The lights come on, fully illuminating the room, and a voice on a loudspeaker says "Thank you. Next." The screen cuts in black, following the credits.

==Technology==

Bingo was created with a pre-release version of AliasWavefront's Maya computer graphics and animation software. The Maya software and the film were developed concurrently at Alias|Wavefront, and the company used the finished film as a demonstration of the software's capabilities.

Some of the Maya features that were showcased in Bingo included blend shapes, custom shaders, rigid and soft body dynamics, particle systems, and interactive lighting setups.

==Festivals and awards==

Bingo was shown at both technology trade shows, like the 1998 SIGGRAPH conference where it was shown as the grand finale of the Electronic Theater, and at more traditional film festivals. Some notable film festivals that showed Bingo during its initial release include the Sundance Film Festival, the Ottawa International Animation Festival, Toronto's CFC Worldwide Short Film Festival, the Aspen Short Film Festival, and the Los Angeles Independent Film Festival.

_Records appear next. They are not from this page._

Source: an optimization exercise on an open RTL-to-GDS flow (aim: small area, a short achievable clock period and few clock cycles per item). Production flows keep margins and buffers that such runs may drop.
RTL that was checked went through simulation tests only; none was proved equivalent to the original.

==> 08-20 <==
==> flow/design.v <==
package msd_pkg;
   localparam int CSR_INDEX_BITS = 3;
   localparam int CSR_DATA_BITS  = 32;
   localparam int CFG_TIME_BITS  = 32;
   localparam int THRESH_BITS    = 18;
   typedef enum logic [CSR_INDEX_BITS-1:0] {
      CSR_IDLE_TIMEOUT  = 3'd0,
      CSR_WAKE_GRACE    = 3'd1,
      CSR_LIFT_STABLE   = 3'd2,
      CSR_SET_DOWN_HOLD = 3'd3,
      CSR_STILL_THRESH  = 3'd4
   } csr_index_type;
   typedef enum logic [1:0] {
      KIND_TIME   = 2'd0,
      KIND_SAMPLE = 2'd1,
      KIND_ENTER  = 2'd2,
      KIND_WAKE   = 2'd3
   } kind_type;
   typedef enum logic [1:0] {
      CTX_PLAYING = 2'd0,
      CTX_PAUSED  = 2'd1,
      CTX_MENU    = 2'd2,
      CTX_OTHER   = 2'd3
   } context_type;
   typedef enum logic [1:0] {
      FLAT_NONE = 2'd0,
      FLAT_UP   = 2'd1,
      FLAT_DOWN = 2'd2,
      FLAT_BAD  = 2'd3
   } flat_type;
   typedef enum logic [1:0] {
      VERDICT_NONE  = 2'd0,
      VERDICT_ENTER = 2'd1,
      VERDICT_WAKE  = 2'd2,
      VERDICT_RSVD  = 2'd3
   } verdict_type;
endpackage
module motion_standby_decider #(
   parameter int TIME_BITS  = 32,
   parameter int ACCEL_BITS = 16
) (
   input  logic                                 clock,
   input  logic                                 reset,
   input  logic                                 csr_wr_en,
   input  logic [msd_pkg::CSR_INDEX_BITS-1:0]   csr_index,
   input  logic [msd_pkg::CSR_DATA_BITS-1:0]    csr_wr_data,
   input  logic                                 req_valid,
   output logic                                 req_stall,
   input  logic [1:0]                           req_kind,
   input  logic [TIME_BITS-1:0]                 req_now_ms,
   input  logic [1:0]                           req_screen_context,
   input  logic [1:0]                           req_flat_class,
   input  logic signed [ACCEL_BITS-1:0]         req_accel_x,
   input  logic signed [ACCEL_BITS-1:0]         req_accel_y,
   input  logic signed [ACCEL_BITS-1:0]         req_accel_z,
   output logic                                 rsp_valid,
   input  logic                                 rsp_stall,
   output logic [1:0]                           rsp_verdict,
   output logic                                 rsp_screen_off,
   output logic                                 rsp_standby_now,
   output logic                                 rsp_wake_allowed
);
   localparam int DRIFT_BITS = ACCEL_BITS + 2;
   function automatic logic time_reached(input logic [TIME_BITS-1:0] now,
                                         input logic [TIME_BITS-1:0] since,
                                         input logic [TIME_BITS-1:0] limit);
      logic [TIME_BITS-1:0] x, y, cs, cc;
      logic [TIME_BITS+1:0] w;
      logic                 k;
      x  = since;
      y  = ~now;
      cs = x ^ y ^ limit;
      cc = (x & y) | (x & limit) | (y & limit);
      w  = {2'b00, cs} + {1'b0, cc, 1'b0};
      k  = since > now;
      time_reached = k ? !w[TIME_BITS+1] : !(w[TIME_BITS+1] || w[TIME_BITS]);
   endfunction
   logic [TIME_BITS-1:0]             idle_timeout_ff, wake_grace_ff, lift_stable_ff, hold_time_ff;
   logic [msd_pkg::THRESH_BITS-1:0]  still_thresh_ff;
   logic [msd_pkg::CSR_DATA_BITS-1:0] csr_data;
   assign csr_data = reset ? '0 : csr_wr_data;
   always_ff @(posedge clock) begin
      if (reset || (csr_wr_en && csr_index == msd_pkg::CSR_IDLE_TIMEOUT))  idle_timeout_ff <= csr_data;
      if (reset || (csr_wr_en && csr_index == msd_pkg::CSR_WAKE_GRACE))    wake_grace_ff   <= csr_data;
      if (reset || (csr_wr_en && csr_index == msd_pkg::CSR_LIFT_STABLE))   lift_stable_ff  <= csr_data;
      if (reset || (csr_wr_en && csr_index == msd_pkg::CSR_SET_DOWN_HOLD)) hold_time_ff    <= csr_data;
      if (reset || (csr_wr_en && csr_index == msd_pkg::CSR_STILL_THRESH))
         still_thresh_ff <= csr_data[msd_pkg::THRESH_BITS-1:0];
   end
   logic                   in_valid_ff;
   logic [1:0]             kind_ff;
   logic [TIME_BITS-1:0]   now_ff;
   logic [1:0]             ctx_ff;
   logic [1:0]             flat_ff;
   logic [ACCEL_BITS-1:0]  ax_ff, ay_ff, az_ff;
   logic                   stall_ff;
   always_ff @(posedge clock) begin
      in_valid_ff <= req_valid && !stall_ff && !reset;
      kind_ff     <= req_kind;
      now_ff      <= req_now_ms;
      ctx_ff      <= req_screen_context;
      flat_ff     <= req_flat_class;
      ax_ff       <= req_accel_x;
      ay_ff       <= req_accel_y;
      az_ff       <= req_accel_z;
   end
   logic                   standby_ff;
   logic                   mode_ff;        
   logic                   ctx_seen_ff;
   logic [1:0]             prev_ctx_ff;
   logic [1:0]             hold_face_ff;   
   logic [TIME_BITS-1:0]   ta_ff, tb_ff;
   logic [ACCEL_BITS-1:0]  ref_x_ff, ref_y_ff, ref_z_ff;
   logic        is_time, is_sample, is_enter, is_wake;
   logic        is_flat, face_down, reading_ctx, idle_ctx, ctx_new;
   logic        same_face, lift_pend;
   logic        drift_big;
   logic        reach_a, reach_b, grace_zero, idle_on;
   assign is_time   = kind_ff == msd_pkg::KIND_TIME;
   assign is_sample = kind_ff == msd_pkg::KIND_SAMPLE;
   assign is_enter  = kind_ff == msd_pkg::KIND_ENTER;
   assign is_wake   = kind_ff == msd_pkg::KIND_WAKE;
   assign is_flat     = flat_ff[0] ^ flat_ff[1];
   assign face_down   = flat_ff == msd_pkg::FLAT_DOWN;
   assign reading_ctx = !ctx_ff[1];
   assign idle_ctx    = ctx_ff[0] ^ ctx_ff[1];
   assign ctx_new     = !kind_ff[1] && (!ctx_seen_ff || ctx_ff != prev_ctx_ff);
   assign same_face   = flat_ff == hold_face_ff;
   assign lift_pend   = hold_face_ff[0];
   logic [ACCEL_BITS:0]   dx, dy, dz;
   logic [ACCEL_BITS-1:0] mx, my, mz, ds1, dc1;
   logic [DRIFT_BITS:0]   ds2, dc2;
   logic [DRIFT_BITS+1:0] psum;
   logic [DRIFT_BITS:0]   p;
   assign dx = {ax_ff[ACCEL_BITS-1], ax_ff} - {ref_x_ff[ACCEL_BITS-1], ref_x_ff};
   assign dy = {ay_ff[ACCEL_BITS-1], ay_ff} - {ref_y_ff[ACCEL_BITS-1], ref_y_ff};
   assign dz = {az_ff[ACCEL_BITS-1], az_ff} - {ref_z_ff[ACCEL_BITS-1], ref_z_ff};
   assign mx = dx[ACCEL_BITS-1:0] ^ {ACCEL_BITS{!dx[ACCEL_BITS]}};
   assign my = dy[ACCEL_BITS-1:0] ^ {ACCEL_BITS{!dy[ACCEL_BITS]}};
   assign mz = dz[ACCEL_BITS-1:0] ^ {ACCEL_BITS{!dz[ACCEL_BITS]}};
   assign ds1 = mx ^ my ^ mz;
   assign dc1 = (mx & my) | (mx & mz) | (my & mz);
   logic [DRIFT_BITS:0] o1, o2, o3;
   assign o1 = {3'b000, ds1};
   assign o2 = {2'b00, dc1, !dx[ACCEL_BITS]};
   assign o3 = {1'b0, still_thresh_ff};
   assign ds2 = o1 ^ o2 ^ o3;
   assign dc2 = (o1 & o2) | (o1 & o3) | (o2 & o3);
   assign psum = {ds2, 1'b1} + {dc2[DRIFT_BITS-1:0], !dy[ACCEL_BITS], !dz[ACCEL_BITS]};
   assign p = psum[DRIFT_BITS+1:1];
   assign drift_big = !(p[DRIFT_BITS] || (p[DRIFT_BITS-1] && p[DRIFT_BITS-2]));
   assign reach_a    = time_reached(now_ff, ta_ff, standby_ff ? wake_grace_ff : idle_timeout_ff);
   assign reach_b    = time_reached(now_ff, tb_ff, standby_ff ? lift_stable_ff : hold_time_ff);
   assign grace_zero = wake_grace_ff == '0;
   assign idle_on    = idle_timeout_ff != '0;
   logic        standby_in, mode_in;
   logic [1:0]  hold_face_in;
   logic        load_ta, load_tb;
   logic [1:0]  verdict_in;
   logic        screen_off_in, wake_ok_in;
   logic        awake, a_sample, a_held, restart, hold_enter, idle_base, idle_fire;
   logic        enter_ext, wake_ext, s_sample, lift_start, wake_v, hold_kept;
   assign awake      = !standby_ff;
   assign a_sample   = awake && is_sample;
   assign a_held     = a_sample && is_flat && reading_ctx && mode_ff;
   assign restart    = a_held && (!same_face || drift_big);
   assign hold_enter = a_held && same_face && !drift_big && reach_b;
   assign idle_base  = awake && !kind_ff[1] && idle_on && idle_ctx && !ctx_new && reach_a;
   assign idle_fire  = idle_base && !hold_enter;
   assign enter_ext  = awake && is_enter;
   assign s_sample   = standby_ff && is_sample && !is_flat && mode_ff;
   assign lift_start = s_sample && !lift_pend;
   assign wake_v     = s_sample && lift_pend && reach_b && reach_a;
   assign wake_ext   = standby_ff && is_wake;
   assign hold_kept  = is_sample ? a_held : (hold_face_ff != 2'b00);
   assign standby_in = standby_ff ? !(wake_v || wake_ext) : (enter_ext || hold_enter || idle_base);
   assign load_ta    = (awake && (ctx_new || enter_ext || hold_enter || idle_base)) || wake_v || wake_ext;
   assign load_tb    = restart || lift_start;
   assign verdict_in = {wake_v, hold_enter || idle_fire};
   assign screen_off_in = hold_enter && face_down;
   assign wake_ok_in = standby_ff ? (wake_v || wake_ext || reach_a)
                                  : (!(enter_ext || hold_enter || idle_base) || grace_zero);
   always_comb begin
      mode_in      = mode_ff;
      hold_face_in = hold_face_ff;
      if (standby_ff) begin
         if (is_sample && is_flat) begin
            mode_in      = 1'b1;                
            hold_face_in = 2'b00;               
         end else if (lift_start) begin
            hold_face_in = 2'b01;               
         end else if (wake_v) begin
            mode_in      = 1'b1;                
            hold_face_in = 2'b00;
         end else if (wake_ext) begin
            mode_in      = 1'b0;                
            hold_face_in = 2'b00;
         end
      end else begin
         if (a_sample && !is_flat) begin
            mode_in = 1'b1;
         end
         if (a_sample && !a_held) begin
            hold_face_in = 2'b00;
         end
         if (restart) begin
            hold_face_in = flat_ff;
         end
         if (hold_enter || enter_ext) begin
            mode_in      = hold_enter;          
            hold_face_in = 2'b00;
         end
         if (idle_fire) begin
            mode_in      = hold_kept;           
            hold_face_in = 2'b00;
         end
      end
   end
   always_ff @(posedge clock) begin
      if (reset) begin
         standby_ff   <= 1'b0;
         mode_ff      <= 1'b1;
         ctx_seen_ff  <= 1'b0;
         hold_face_ff <= 2'b00;
      end else if (in_valid_ff) begin
         standby_ff   <= standby_in;
         mode_ff      <= mode_in;
         hold_face_ff <= hold_face_in;
         if (!kind_ff[1]) begin
            ctx_seen_ff <= 1'b1;
         end
      end
   end
   always_ff @(posedge clock) begin
      if (in_valid_ff) begin
         if (!kind_ff[1]) prev_ctx_ff <= ctx_ff;
         if (load_ta) ta_ff <= now_ff;
         if (load_tb) tb_ff <= now_ff;
         if (restart) begin
            ref_x_ff <= ax_ff;
            ref_y_ff <= ay_ff;
            ref_z_ff <= az_ff;
         end
      end
   end
   logic [4:0] res;
   logic [4:0] q0_ff, q1_ff, q2_ff;
   logic       v0_ff, v1_ff, v2_ff;
   logic       pop, push;
   logic       s0, s1, s2;    
   logic       v1_next, v2_next;
   assign res  = {verdict_in, screen_off_in, standby_in, wake_ok_in};
   assign pop  = v0_ff && !rsp_stall;
   assign push = in_valid_ff;
   assign s0   = pop ? v1_ff : v0_ff;
   assign s1   = pop ? v2_ff : v1_ff;
   assign s2   = !pop && v2_ff;
   assign v1_next = s1 || (s0 && push);
   assign v2_next = s2 || (s1 && push);
   always_ff @(posedge clock) begin
      if (reset) begin
         v0_ff <= 1'b0;
         v1_ff <= 1'b0;
         v2_ff <= 1'b0;
      end else begin
         v0_ff <= s0 || push;
         v1_ff <= v1_next;
         v2_ff <= v2_next;
      end
      q0_ff <= s0 ? (pop ? q1_ff : q0_ff) : res;
      q1_ff <= s1 ? (pop ? q2_ff : q1_ff) : res;
      q2_ff <= s2 ? q2_ff : res;
   end
   always_ff @(posedge clock) begin
      if (reset) begin
         stall_ff <= 1'b0;
      end else begin
         stall_ff <= v2_next || (v1_next && req_valid && !stall_ff);
      end
   end
   assign req_stall        = stall_ff;
   assign rsp_valid        = v0_ff;
   assign rsp_verdict      = q0_ff[4:3];
   assign rsp_screen_off   = q0_ff[2];
   assign rsp_standby_now  = q0_ff[1];
   assign rsp_wake_allowed = q0_ff[0];
endmodule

The film received critical acclaim upon its release. Landreth did not submit Bingo to the Sundance Film Festival, but the festival organizers asked to show it anyway — a rare honor. At the Aspen Short Film Festival it won the "Animated Eye" award, it won the Audience Award for Best Short Film at the Los Angeles Independent Film Festival, and it won the Media Prize for Best Computer Animation at the Ottawa International Animation Festival.

In 1999, Bingo was given the Genie Award for Best Animated Short.